• [WORK INSTRUCTIONS]: For this exercise, reproduce the entries below exactly, but only from the line containing "export IMPL_wl_per_cell_um=19.6" through the line containing "export IMPL_gp_congestion=0.675", both included.

• [INPUT FOR THIS TASK]:
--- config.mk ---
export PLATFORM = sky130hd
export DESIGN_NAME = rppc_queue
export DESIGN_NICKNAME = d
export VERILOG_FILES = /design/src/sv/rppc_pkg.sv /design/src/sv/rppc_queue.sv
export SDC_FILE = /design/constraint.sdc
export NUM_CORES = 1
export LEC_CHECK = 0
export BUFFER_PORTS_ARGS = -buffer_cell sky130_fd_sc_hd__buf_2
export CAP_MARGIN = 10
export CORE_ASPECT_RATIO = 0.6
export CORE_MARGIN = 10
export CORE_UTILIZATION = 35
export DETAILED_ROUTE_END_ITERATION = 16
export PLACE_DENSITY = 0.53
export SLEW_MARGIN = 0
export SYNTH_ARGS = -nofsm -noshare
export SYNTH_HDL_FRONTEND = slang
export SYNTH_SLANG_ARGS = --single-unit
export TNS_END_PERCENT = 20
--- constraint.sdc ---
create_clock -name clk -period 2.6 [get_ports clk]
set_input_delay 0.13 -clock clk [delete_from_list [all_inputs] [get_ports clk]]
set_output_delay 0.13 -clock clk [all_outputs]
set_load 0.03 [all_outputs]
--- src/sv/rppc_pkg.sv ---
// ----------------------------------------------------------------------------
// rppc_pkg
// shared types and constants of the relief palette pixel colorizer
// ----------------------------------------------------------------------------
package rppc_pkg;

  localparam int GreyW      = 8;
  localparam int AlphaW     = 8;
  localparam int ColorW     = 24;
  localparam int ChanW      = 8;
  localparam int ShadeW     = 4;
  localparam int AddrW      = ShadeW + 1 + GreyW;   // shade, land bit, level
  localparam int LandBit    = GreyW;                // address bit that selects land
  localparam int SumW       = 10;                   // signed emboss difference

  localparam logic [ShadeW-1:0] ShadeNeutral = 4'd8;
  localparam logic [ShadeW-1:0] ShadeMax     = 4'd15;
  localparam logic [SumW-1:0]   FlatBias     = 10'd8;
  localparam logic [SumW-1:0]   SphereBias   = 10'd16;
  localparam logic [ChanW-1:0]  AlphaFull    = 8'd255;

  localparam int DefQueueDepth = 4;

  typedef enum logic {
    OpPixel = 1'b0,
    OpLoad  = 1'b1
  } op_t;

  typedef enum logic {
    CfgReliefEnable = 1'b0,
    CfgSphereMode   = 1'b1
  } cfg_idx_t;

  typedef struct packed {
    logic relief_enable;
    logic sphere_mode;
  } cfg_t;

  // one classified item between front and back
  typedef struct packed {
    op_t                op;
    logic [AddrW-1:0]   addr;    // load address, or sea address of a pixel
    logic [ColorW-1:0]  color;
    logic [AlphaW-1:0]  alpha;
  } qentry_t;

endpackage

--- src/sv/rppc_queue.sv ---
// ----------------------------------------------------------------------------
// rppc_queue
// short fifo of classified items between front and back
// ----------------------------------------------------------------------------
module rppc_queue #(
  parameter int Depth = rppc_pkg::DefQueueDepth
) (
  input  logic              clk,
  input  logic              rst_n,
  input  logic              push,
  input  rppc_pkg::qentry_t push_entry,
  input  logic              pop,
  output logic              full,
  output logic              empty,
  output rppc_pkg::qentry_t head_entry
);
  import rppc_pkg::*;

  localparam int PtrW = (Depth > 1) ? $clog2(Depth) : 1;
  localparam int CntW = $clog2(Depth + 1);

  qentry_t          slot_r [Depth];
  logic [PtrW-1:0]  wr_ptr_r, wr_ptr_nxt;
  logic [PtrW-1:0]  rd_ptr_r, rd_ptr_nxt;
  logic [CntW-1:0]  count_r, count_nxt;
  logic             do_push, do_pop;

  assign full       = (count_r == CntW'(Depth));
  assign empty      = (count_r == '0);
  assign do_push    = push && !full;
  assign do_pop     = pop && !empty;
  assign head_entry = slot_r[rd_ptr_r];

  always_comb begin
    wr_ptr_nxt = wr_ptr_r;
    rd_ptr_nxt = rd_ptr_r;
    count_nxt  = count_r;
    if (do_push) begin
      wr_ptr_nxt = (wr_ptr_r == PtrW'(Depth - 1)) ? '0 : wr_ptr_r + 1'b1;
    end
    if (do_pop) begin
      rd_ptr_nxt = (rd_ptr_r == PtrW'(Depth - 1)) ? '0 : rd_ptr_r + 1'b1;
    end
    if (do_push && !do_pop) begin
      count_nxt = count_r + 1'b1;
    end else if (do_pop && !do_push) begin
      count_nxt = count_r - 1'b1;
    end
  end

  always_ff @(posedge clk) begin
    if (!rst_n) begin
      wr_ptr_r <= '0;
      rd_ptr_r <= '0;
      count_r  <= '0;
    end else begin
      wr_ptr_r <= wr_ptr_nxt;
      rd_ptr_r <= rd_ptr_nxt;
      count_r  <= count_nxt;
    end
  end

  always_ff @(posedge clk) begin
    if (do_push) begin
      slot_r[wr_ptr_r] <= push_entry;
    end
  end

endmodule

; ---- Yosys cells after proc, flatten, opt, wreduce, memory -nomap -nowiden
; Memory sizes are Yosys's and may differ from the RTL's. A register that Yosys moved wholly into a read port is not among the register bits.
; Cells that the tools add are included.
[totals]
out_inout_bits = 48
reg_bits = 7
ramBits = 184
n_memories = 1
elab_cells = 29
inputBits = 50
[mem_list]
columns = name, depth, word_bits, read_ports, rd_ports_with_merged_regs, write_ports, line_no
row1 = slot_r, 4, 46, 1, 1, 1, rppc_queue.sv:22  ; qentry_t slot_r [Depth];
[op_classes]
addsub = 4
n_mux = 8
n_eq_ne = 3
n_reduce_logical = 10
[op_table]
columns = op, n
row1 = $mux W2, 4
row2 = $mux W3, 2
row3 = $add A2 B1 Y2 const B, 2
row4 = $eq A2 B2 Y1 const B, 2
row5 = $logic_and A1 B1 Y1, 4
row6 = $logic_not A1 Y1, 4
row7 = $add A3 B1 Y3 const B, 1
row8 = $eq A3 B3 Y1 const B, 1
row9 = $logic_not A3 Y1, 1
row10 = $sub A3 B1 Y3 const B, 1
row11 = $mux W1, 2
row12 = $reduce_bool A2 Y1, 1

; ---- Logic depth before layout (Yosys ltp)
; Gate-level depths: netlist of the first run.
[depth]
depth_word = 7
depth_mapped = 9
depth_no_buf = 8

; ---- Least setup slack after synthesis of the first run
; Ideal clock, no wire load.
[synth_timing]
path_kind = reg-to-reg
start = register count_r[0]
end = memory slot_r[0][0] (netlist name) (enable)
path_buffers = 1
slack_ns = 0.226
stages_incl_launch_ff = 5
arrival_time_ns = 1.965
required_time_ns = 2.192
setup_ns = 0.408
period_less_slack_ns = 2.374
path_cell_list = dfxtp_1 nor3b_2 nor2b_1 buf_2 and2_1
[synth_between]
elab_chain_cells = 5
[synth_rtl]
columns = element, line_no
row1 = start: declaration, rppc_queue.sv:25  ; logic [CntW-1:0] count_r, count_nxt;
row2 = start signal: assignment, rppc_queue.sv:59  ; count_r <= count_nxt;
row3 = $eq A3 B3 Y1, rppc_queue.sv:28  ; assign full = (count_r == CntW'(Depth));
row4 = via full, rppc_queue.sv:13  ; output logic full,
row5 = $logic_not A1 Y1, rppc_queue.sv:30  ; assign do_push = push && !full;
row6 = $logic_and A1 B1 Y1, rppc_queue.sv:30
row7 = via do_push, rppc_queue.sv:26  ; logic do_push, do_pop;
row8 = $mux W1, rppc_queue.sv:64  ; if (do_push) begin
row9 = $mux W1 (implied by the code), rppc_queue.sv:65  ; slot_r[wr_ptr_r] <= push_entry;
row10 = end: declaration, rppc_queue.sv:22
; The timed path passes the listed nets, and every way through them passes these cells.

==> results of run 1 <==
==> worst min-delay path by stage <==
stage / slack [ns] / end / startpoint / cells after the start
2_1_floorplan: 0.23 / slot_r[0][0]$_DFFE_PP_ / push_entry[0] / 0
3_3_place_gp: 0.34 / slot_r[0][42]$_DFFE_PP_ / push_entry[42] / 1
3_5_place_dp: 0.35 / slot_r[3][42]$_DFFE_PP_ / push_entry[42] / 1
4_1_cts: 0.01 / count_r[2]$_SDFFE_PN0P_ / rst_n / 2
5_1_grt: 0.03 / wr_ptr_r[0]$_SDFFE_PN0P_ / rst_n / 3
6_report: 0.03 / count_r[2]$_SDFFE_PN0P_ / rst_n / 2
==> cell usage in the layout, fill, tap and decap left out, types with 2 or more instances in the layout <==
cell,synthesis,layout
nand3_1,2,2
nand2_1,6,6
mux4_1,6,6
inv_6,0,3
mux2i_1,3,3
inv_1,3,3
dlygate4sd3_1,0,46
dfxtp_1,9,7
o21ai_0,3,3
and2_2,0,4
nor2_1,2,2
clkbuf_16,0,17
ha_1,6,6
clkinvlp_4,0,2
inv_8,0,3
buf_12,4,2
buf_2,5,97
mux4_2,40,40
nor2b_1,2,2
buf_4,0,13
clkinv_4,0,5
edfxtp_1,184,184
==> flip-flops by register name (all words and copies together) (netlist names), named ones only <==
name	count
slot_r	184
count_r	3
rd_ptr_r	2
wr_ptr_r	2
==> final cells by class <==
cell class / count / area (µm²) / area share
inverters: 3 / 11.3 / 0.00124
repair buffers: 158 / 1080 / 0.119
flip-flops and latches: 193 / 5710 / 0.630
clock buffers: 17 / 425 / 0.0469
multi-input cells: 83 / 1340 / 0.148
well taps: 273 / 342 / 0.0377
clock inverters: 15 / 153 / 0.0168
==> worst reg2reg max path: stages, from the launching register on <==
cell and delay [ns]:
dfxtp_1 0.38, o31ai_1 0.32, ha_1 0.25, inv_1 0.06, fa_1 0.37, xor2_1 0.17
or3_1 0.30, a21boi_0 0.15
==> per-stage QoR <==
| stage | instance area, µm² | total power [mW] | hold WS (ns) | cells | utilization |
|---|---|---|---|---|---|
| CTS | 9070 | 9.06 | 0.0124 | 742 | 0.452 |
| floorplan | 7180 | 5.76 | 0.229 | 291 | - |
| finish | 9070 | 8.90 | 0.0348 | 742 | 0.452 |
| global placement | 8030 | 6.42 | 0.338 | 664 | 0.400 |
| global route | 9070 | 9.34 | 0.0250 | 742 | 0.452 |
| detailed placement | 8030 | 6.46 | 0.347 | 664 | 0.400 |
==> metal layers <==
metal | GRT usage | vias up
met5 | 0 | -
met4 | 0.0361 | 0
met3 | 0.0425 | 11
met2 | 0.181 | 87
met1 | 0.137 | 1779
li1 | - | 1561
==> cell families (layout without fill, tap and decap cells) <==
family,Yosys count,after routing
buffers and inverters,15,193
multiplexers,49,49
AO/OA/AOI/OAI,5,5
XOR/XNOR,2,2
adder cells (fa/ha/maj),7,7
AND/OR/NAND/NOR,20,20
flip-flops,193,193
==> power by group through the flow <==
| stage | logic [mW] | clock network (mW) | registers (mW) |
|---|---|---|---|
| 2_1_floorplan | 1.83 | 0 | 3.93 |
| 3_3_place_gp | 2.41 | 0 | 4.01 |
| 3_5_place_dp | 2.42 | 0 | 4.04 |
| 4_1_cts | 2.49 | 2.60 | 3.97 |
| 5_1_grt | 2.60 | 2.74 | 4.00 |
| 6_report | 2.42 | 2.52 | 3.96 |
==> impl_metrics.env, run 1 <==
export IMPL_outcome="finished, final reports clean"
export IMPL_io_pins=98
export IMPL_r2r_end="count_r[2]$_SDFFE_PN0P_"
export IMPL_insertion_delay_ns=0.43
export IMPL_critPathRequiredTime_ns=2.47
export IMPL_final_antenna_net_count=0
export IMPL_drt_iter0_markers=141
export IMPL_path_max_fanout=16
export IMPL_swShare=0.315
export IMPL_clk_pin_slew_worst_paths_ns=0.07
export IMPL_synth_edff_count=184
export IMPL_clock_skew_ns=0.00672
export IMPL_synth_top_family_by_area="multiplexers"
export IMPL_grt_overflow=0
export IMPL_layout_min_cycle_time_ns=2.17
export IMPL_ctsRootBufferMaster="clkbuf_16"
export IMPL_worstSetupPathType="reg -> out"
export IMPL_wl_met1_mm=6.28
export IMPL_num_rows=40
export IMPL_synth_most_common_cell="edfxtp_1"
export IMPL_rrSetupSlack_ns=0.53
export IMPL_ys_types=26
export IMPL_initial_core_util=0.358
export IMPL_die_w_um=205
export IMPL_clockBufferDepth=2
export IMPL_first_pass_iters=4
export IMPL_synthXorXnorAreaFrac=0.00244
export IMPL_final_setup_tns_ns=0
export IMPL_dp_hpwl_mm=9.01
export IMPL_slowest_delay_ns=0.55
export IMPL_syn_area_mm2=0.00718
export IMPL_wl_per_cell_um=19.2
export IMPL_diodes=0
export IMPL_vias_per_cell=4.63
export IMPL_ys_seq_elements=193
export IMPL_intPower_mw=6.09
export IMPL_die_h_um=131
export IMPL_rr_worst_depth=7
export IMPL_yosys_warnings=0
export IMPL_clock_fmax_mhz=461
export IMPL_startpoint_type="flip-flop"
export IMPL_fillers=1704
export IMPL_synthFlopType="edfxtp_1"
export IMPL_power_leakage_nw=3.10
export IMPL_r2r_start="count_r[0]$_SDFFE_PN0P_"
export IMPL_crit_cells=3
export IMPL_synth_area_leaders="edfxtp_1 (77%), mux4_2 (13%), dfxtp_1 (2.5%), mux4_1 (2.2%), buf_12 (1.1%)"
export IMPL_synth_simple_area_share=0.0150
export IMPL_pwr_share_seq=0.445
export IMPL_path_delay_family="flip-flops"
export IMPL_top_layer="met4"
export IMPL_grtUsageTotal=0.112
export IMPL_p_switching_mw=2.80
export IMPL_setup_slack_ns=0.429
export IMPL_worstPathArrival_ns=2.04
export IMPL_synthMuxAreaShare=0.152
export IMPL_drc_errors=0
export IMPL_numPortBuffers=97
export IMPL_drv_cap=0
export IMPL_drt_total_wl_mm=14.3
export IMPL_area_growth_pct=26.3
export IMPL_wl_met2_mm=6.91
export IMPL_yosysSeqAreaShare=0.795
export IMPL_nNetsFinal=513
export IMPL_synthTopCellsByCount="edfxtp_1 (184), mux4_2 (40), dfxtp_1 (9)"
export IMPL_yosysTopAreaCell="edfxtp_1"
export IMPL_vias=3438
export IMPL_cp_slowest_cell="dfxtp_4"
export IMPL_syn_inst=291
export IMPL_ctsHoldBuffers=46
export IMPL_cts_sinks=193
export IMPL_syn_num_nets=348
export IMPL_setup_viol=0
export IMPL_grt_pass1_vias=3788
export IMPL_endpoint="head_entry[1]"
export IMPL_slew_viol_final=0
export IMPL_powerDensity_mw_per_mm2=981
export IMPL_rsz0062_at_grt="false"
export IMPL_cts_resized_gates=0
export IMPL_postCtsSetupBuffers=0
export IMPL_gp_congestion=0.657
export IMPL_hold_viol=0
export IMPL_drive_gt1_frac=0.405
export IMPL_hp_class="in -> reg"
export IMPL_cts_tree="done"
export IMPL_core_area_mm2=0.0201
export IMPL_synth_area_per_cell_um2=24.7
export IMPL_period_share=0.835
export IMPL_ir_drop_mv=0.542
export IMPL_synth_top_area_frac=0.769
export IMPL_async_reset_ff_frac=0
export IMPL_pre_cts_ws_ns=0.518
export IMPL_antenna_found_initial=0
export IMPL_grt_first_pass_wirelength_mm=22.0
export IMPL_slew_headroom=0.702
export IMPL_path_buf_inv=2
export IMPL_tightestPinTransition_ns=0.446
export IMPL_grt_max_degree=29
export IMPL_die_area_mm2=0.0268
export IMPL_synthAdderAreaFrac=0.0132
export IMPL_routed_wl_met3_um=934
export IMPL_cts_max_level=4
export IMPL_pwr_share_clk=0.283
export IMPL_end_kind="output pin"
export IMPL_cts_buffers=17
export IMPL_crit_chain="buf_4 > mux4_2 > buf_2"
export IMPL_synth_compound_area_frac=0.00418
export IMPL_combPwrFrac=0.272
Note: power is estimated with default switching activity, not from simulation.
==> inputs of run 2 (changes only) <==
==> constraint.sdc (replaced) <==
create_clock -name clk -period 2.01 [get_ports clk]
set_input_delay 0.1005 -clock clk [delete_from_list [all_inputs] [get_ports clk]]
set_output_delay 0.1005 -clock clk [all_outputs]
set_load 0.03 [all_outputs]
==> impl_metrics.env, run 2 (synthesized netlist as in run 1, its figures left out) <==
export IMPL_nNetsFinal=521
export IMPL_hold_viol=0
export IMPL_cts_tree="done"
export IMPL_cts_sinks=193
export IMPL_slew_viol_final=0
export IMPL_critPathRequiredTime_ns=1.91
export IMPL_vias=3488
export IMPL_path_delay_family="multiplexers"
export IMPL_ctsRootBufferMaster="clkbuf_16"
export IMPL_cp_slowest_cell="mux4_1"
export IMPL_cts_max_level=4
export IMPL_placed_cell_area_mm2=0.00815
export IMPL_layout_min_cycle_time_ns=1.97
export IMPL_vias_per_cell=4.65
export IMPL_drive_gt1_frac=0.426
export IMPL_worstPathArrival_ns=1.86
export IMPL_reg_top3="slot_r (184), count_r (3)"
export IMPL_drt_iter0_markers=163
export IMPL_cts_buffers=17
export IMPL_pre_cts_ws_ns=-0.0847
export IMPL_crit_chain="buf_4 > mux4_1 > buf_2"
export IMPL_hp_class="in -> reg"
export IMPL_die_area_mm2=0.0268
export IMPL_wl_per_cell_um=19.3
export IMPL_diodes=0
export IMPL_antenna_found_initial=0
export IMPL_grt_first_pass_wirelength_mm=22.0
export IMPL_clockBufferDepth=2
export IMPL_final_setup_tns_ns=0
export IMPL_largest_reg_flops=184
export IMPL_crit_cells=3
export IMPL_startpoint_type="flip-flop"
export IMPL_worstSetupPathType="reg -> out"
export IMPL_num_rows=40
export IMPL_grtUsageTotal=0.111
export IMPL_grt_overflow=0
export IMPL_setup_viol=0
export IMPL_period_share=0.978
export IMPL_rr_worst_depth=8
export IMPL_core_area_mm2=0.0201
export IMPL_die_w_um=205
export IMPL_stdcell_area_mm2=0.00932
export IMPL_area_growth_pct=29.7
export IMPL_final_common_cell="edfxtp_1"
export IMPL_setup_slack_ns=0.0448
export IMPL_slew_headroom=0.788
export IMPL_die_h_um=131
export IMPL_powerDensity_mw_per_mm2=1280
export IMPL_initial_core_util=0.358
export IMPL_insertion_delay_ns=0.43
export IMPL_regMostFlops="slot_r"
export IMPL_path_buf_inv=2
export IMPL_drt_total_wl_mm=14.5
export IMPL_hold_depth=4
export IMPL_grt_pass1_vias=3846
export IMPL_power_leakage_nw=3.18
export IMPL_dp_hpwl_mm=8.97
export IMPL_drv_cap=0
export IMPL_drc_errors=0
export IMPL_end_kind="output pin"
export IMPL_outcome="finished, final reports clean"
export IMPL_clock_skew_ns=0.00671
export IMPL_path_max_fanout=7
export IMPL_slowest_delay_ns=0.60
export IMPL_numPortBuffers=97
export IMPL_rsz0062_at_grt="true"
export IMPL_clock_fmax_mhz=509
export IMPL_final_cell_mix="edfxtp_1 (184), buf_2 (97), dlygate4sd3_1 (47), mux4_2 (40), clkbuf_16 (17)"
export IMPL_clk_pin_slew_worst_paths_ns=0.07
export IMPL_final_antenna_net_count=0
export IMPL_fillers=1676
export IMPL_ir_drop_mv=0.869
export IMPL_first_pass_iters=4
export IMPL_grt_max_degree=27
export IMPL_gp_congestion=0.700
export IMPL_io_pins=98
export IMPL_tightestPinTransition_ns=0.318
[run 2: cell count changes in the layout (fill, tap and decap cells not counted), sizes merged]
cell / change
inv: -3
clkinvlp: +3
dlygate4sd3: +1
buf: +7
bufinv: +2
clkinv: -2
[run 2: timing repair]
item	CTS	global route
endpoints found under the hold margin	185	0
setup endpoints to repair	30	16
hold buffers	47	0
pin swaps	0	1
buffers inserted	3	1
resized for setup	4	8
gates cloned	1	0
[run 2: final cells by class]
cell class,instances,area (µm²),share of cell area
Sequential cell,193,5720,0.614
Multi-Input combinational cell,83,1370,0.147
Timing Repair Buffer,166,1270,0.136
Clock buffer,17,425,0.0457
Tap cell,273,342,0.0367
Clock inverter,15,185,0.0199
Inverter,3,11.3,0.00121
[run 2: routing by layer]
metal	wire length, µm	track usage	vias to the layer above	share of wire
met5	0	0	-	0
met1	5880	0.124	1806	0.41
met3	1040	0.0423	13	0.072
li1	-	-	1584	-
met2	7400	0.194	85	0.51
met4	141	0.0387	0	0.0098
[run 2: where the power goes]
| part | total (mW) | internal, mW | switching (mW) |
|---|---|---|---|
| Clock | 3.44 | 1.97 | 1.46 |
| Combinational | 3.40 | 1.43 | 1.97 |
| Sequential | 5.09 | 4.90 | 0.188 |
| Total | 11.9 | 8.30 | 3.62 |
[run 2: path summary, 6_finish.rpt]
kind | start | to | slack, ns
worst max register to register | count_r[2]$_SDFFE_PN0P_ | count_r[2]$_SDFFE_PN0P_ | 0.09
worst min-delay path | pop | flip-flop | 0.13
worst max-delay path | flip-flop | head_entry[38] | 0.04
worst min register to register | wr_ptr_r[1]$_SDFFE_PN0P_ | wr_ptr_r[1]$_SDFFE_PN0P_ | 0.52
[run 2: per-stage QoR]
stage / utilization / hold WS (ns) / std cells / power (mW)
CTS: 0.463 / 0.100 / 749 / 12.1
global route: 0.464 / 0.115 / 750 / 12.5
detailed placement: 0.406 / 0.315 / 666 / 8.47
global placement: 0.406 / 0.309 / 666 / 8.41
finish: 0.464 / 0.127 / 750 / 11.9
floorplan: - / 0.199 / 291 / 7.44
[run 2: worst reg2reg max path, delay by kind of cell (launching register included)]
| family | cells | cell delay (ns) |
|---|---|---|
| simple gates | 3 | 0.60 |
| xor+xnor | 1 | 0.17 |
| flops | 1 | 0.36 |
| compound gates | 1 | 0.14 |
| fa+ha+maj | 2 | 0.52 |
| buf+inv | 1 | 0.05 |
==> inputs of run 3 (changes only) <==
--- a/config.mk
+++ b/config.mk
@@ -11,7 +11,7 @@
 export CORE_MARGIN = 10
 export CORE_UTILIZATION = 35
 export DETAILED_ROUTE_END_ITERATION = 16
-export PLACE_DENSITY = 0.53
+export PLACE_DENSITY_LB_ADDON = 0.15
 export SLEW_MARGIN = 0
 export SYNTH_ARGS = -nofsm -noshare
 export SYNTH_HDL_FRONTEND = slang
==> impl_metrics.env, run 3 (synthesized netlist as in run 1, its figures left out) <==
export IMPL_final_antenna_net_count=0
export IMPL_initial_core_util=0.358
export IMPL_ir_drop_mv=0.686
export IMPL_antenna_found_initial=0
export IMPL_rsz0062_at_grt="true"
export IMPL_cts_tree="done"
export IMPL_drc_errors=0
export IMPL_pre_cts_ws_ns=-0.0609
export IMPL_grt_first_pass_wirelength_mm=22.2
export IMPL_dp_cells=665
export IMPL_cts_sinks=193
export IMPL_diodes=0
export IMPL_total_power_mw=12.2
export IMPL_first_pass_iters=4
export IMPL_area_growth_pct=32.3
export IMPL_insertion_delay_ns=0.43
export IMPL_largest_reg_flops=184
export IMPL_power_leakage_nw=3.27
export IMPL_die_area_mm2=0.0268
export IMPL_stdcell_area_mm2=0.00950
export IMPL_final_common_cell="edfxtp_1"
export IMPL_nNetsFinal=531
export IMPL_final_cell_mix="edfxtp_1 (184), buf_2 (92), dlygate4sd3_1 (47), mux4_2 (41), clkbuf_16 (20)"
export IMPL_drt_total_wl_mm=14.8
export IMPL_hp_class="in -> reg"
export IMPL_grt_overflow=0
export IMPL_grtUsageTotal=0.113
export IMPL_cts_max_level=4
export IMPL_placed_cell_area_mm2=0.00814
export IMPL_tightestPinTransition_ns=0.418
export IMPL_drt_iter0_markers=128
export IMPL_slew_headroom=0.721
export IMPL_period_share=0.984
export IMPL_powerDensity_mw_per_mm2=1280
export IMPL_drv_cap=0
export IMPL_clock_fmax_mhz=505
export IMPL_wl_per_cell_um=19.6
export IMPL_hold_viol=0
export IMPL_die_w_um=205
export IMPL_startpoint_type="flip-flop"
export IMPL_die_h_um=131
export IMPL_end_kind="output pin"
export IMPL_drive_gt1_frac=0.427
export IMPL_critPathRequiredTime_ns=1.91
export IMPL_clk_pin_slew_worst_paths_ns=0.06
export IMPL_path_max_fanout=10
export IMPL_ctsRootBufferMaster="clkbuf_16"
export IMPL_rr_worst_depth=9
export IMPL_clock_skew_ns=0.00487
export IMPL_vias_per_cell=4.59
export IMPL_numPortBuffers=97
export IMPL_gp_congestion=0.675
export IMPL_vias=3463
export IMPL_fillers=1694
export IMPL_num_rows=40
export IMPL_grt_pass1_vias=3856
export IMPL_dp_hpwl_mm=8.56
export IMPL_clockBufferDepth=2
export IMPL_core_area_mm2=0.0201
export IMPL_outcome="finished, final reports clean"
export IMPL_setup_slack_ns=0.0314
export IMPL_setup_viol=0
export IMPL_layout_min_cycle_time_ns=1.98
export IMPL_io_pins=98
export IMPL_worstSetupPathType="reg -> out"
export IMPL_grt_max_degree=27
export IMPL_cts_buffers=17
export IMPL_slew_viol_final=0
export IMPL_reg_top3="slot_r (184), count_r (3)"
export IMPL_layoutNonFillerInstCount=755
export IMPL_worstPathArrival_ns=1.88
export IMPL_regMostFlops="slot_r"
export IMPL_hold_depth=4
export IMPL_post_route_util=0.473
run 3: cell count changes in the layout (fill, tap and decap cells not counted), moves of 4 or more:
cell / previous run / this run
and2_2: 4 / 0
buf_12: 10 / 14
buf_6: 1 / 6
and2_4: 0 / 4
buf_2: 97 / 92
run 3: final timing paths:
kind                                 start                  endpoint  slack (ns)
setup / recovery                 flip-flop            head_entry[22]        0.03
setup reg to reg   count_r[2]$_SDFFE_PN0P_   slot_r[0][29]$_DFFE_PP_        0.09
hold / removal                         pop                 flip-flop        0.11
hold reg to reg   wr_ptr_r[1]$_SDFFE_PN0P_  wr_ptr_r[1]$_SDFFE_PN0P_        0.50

• [ANSWER BELOW]:
export IMPL_wl_per_cell_um=19.6
export IMPL_hold_viol=0
export IMPL_die_w_um=205
export IMPL_startpoint_type="flip-flop"
export IMPL_die_h_um=131
export IMPL_end_kind="output pin"
export IMPL_drive_gt1_frac=0.427
export IMPL_critPathRequiredTime_ns=1.91
export IMPL_clk_pin_slew_worst_paths_ns=0.06
export IMPL_path_max_fanout=10
export IMPL_ctsRootBufferMaster="clkbuf_16"
export IMPL_rr_worst_depth=9
export IMPL_clock_skew_ns=0.00487
export IMPL_vias_per_cell=4.59
export IMPL_numPortBuffers=97
export IMPL_gp_congestion=0.675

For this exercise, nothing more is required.